══ DATA FOR ANALYSIS

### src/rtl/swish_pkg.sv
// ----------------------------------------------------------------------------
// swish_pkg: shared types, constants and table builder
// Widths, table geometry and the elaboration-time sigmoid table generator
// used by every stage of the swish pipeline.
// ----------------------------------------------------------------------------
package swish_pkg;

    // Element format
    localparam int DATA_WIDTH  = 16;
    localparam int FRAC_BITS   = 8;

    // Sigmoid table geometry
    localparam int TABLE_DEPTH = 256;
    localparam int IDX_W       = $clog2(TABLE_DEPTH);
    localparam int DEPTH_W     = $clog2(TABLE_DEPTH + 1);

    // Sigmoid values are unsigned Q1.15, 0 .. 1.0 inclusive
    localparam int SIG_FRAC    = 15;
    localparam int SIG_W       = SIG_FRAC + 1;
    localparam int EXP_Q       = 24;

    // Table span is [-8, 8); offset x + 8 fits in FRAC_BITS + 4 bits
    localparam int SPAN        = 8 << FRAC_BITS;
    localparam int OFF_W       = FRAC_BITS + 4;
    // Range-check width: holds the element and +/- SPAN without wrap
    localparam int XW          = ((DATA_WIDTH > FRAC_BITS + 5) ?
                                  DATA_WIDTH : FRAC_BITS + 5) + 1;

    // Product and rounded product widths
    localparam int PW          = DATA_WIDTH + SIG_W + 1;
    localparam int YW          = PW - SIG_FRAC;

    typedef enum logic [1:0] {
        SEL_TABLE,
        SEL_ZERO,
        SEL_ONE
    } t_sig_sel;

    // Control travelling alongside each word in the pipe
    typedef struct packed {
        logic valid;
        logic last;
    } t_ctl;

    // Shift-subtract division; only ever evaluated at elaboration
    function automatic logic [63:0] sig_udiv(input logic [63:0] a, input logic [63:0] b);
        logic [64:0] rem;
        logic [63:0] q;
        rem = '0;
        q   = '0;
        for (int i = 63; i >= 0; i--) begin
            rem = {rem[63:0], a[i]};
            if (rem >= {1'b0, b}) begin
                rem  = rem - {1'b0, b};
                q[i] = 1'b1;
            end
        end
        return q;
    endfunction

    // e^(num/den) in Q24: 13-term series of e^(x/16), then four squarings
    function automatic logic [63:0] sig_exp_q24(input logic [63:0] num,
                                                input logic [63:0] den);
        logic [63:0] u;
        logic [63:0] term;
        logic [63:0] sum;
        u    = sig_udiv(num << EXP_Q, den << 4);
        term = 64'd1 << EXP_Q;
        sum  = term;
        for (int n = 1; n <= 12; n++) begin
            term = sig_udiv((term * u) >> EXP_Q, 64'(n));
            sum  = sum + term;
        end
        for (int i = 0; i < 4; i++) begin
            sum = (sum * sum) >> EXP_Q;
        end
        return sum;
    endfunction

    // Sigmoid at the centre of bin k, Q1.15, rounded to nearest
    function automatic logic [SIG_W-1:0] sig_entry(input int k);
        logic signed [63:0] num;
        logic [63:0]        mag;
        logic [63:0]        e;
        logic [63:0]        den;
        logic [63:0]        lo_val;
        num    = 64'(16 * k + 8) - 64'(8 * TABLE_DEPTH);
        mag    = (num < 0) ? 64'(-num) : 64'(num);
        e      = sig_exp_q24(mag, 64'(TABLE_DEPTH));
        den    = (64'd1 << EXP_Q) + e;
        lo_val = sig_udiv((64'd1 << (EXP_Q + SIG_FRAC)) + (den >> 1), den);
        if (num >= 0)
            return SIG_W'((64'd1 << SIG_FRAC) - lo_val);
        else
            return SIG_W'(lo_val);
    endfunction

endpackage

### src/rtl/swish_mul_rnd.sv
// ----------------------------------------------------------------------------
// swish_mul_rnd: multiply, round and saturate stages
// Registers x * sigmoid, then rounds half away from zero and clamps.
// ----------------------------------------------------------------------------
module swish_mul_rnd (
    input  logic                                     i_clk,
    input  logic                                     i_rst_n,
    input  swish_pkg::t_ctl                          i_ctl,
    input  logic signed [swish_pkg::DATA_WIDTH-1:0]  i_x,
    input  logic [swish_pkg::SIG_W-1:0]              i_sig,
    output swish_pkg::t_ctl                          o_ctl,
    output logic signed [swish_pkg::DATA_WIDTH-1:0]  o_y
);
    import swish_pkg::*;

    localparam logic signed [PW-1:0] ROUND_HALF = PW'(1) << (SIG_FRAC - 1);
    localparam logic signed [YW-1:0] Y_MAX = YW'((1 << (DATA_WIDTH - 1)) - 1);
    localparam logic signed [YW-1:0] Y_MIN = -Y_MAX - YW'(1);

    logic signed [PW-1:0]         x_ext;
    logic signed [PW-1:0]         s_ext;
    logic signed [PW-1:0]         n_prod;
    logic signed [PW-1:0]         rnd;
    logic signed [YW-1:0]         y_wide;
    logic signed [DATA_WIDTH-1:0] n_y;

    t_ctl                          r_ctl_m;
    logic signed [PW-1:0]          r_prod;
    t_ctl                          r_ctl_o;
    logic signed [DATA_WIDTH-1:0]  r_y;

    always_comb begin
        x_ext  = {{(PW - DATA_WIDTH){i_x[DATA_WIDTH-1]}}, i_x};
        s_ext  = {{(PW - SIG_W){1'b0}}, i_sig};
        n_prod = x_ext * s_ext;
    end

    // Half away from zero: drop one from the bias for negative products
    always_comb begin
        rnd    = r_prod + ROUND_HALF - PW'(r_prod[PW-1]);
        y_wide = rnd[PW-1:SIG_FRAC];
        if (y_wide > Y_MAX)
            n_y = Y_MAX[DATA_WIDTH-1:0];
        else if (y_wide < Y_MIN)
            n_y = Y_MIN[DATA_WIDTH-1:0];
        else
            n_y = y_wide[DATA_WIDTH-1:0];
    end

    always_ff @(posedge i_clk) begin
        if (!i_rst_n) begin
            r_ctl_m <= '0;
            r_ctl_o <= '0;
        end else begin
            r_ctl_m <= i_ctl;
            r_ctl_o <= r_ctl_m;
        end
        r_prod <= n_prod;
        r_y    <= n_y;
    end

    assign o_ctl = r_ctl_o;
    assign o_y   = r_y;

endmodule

════
══ DATA FOR ANALYSIS

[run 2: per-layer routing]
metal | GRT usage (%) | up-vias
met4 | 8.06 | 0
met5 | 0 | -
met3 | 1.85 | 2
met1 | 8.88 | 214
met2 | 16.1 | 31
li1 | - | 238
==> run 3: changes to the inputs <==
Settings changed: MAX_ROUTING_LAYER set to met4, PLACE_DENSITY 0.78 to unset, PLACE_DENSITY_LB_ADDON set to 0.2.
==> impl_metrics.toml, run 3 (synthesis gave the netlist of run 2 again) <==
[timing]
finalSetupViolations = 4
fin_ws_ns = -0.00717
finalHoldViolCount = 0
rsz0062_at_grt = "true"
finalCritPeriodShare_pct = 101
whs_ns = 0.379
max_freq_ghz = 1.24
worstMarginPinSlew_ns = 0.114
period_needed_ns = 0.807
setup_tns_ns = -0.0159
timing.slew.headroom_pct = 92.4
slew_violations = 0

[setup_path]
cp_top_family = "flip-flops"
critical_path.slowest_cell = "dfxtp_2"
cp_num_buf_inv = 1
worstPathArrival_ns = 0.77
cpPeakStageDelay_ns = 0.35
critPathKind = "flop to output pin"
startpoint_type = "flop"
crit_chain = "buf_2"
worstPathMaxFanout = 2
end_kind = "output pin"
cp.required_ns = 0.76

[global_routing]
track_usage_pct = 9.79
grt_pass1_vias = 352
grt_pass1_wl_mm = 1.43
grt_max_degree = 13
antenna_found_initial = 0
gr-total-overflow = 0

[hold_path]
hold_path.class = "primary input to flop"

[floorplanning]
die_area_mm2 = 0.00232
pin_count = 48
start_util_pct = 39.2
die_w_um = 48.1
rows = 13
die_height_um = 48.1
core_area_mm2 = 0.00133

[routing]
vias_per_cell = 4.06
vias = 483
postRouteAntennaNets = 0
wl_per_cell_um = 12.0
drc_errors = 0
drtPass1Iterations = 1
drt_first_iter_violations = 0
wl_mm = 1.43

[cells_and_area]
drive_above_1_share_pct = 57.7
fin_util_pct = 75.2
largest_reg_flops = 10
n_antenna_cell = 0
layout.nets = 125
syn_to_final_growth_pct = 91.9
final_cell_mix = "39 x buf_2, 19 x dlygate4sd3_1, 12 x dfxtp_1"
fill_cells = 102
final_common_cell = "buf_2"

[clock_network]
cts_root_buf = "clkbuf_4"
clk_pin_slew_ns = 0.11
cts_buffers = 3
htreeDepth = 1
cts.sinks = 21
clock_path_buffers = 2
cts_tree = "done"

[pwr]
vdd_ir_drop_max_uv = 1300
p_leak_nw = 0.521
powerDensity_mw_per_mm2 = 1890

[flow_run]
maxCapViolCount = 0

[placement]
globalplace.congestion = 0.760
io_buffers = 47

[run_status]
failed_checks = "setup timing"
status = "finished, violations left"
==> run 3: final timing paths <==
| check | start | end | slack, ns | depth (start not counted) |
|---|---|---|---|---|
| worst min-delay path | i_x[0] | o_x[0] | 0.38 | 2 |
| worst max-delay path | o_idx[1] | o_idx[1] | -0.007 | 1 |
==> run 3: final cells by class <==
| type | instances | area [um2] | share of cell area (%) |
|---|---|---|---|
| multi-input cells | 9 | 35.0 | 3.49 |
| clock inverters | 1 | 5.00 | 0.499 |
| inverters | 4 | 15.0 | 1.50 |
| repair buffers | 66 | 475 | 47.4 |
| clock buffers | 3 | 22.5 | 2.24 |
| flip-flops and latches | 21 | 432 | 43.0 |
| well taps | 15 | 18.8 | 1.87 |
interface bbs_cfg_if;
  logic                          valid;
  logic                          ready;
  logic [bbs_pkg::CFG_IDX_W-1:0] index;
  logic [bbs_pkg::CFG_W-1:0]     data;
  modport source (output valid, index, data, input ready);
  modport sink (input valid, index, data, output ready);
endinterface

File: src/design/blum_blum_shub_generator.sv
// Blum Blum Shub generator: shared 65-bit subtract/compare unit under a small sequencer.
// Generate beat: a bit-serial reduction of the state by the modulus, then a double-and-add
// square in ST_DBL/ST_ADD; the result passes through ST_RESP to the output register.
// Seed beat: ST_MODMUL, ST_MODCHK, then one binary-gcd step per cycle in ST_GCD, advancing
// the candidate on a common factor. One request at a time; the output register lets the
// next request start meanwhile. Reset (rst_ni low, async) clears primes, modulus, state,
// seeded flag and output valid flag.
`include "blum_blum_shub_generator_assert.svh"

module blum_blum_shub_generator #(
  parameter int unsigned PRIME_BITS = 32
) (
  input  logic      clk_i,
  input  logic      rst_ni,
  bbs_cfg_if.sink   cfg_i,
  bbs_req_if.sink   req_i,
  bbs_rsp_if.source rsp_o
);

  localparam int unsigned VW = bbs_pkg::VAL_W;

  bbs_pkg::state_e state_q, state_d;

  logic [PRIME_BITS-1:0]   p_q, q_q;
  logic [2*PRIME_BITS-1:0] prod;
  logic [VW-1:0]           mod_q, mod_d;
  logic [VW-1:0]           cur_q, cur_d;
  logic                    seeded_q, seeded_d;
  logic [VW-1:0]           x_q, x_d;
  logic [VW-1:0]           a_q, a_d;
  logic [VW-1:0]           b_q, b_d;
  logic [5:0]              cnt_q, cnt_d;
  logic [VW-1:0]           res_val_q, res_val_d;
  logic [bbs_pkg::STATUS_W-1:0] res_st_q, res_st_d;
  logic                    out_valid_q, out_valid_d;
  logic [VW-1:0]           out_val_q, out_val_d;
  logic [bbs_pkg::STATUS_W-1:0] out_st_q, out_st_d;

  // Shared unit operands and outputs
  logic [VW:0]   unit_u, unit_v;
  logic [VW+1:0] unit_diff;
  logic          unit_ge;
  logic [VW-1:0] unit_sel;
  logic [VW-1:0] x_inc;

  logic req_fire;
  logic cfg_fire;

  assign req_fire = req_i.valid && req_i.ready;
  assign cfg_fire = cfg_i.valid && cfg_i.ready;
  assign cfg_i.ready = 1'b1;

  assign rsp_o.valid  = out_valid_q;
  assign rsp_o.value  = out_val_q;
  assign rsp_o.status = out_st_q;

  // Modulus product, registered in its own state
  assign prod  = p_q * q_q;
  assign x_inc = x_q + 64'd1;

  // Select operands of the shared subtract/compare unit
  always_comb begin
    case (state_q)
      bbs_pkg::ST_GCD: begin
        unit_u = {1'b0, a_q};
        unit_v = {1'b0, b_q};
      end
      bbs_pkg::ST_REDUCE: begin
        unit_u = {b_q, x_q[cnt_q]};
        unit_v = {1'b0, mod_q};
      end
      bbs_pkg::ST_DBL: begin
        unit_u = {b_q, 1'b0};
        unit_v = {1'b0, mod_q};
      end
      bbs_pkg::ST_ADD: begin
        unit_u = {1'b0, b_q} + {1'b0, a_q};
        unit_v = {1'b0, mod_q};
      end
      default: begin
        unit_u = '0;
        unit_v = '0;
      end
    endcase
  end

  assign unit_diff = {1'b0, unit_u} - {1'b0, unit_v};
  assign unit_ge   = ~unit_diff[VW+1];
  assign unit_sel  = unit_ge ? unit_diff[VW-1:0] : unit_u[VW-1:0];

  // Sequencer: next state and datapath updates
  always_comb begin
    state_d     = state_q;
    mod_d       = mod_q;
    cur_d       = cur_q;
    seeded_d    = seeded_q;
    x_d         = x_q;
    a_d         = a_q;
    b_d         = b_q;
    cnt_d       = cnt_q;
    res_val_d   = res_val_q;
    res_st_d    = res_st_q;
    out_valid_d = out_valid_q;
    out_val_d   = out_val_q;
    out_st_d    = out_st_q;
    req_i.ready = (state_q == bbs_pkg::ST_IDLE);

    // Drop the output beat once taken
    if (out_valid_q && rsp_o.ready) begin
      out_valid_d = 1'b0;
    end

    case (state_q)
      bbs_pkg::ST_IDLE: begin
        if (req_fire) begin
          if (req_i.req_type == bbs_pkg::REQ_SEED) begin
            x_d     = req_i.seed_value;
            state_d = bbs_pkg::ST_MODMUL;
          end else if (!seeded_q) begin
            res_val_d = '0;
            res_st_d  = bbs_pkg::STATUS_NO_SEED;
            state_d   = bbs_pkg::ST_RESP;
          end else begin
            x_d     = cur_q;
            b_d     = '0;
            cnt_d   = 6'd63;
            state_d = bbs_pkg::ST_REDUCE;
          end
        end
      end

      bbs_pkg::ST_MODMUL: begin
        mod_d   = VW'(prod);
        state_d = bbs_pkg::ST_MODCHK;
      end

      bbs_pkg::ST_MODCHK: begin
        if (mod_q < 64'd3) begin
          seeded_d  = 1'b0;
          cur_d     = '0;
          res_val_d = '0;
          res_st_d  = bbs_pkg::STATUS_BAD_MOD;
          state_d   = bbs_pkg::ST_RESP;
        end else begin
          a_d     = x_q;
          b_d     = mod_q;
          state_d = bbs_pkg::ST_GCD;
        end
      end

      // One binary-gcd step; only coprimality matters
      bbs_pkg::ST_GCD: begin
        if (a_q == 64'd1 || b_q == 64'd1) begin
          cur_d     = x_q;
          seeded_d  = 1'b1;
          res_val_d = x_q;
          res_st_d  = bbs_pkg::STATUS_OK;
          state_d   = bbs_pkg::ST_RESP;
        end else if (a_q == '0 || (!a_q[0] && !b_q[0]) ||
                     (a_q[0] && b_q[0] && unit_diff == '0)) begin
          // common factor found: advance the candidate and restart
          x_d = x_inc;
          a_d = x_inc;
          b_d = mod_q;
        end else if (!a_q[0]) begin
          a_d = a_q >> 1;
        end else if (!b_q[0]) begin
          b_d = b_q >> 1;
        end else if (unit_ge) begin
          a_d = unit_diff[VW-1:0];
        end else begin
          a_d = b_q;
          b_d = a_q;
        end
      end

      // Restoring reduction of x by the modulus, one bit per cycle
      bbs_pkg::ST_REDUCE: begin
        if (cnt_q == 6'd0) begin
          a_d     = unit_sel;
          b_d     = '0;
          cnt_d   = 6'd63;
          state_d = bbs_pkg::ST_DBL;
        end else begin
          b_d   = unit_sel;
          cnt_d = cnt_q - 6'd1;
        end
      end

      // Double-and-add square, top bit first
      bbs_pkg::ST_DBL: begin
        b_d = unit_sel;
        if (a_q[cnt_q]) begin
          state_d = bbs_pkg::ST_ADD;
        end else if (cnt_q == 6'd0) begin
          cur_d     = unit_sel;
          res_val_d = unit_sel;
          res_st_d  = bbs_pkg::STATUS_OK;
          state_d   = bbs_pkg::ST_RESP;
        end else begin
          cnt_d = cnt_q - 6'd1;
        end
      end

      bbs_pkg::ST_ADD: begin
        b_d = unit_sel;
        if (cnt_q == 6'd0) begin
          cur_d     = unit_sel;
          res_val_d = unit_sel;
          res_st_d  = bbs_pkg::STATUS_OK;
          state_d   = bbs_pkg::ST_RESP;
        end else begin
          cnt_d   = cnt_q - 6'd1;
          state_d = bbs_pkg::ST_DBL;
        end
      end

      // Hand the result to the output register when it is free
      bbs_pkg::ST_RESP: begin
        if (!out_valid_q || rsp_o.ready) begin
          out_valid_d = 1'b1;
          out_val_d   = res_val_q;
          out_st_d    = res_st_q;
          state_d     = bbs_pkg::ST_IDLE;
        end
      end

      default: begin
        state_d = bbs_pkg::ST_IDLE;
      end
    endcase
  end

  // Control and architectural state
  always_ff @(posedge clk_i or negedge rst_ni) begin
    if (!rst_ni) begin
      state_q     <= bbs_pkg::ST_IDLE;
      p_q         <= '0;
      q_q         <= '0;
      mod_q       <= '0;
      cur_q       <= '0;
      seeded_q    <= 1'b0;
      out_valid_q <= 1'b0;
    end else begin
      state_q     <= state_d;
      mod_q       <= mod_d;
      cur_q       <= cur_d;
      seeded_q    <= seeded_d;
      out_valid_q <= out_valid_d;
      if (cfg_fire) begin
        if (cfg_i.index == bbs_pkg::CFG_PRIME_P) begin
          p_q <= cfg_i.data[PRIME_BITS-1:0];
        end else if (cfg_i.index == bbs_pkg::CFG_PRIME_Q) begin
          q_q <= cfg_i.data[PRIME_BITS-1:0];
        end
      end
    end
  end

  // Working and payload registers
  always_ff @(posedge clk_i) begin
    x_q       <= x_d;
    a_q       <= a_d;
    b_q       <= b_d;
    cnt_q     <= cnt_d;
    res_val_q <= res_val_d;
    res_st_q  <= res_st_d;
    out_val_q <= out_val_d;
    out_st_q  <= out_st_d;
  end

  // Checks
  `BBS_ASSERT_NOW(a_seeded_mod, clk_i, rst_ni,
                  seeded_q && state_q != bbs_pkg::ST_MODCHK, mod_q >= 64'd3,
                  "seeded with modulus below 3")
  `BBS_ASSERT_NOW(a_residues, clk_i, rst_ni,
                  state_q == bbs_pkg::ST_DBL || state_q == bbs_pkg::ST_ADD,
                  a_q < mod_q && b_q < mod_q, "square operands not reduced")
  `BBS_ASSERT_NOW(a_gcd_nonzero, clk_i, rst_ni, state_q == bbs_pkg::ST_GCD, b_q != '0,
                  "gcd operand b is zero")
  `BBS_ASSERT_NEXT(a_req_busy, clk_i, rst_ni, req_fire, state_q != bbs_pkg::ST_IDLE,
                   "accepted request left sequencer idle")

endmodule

════

Starting at the line with "impl_metrics.toml, run 3" and ending at the line with "cpPeakStageDelay_ns = 0.35", print each line of the listing above exactly, with no other lines.

WRITTEN SOLUTION:
==> impl_metrics.toml, run 3 (synthesis gave the netlist of run 2 again) <==
[timing]
finalSetupViolations = 4
fin_ws_ns = -0.00717
finalHoldViolCount = 0
rsz0062_at_grt = "true"
finalCritPeriodShare_pct = 101
whs_ns = 0.379
max_freq_ghz = 1.24
worstMarginPinSlew_ns = 0.114
period_needed_ns = 0.807
setup_tns_ns = -0.0159
timing.slew.headroom_pct = 92.4
slew_violations = 0

[setup_path]
cp_top_family = "flip-flops"
critical_path.slowest_cell = "dfxtp_2"
cp_num_buf_inv = 1
worstPathArrival_ns = 0.77
cpPeakStageDelay_ns = 0.35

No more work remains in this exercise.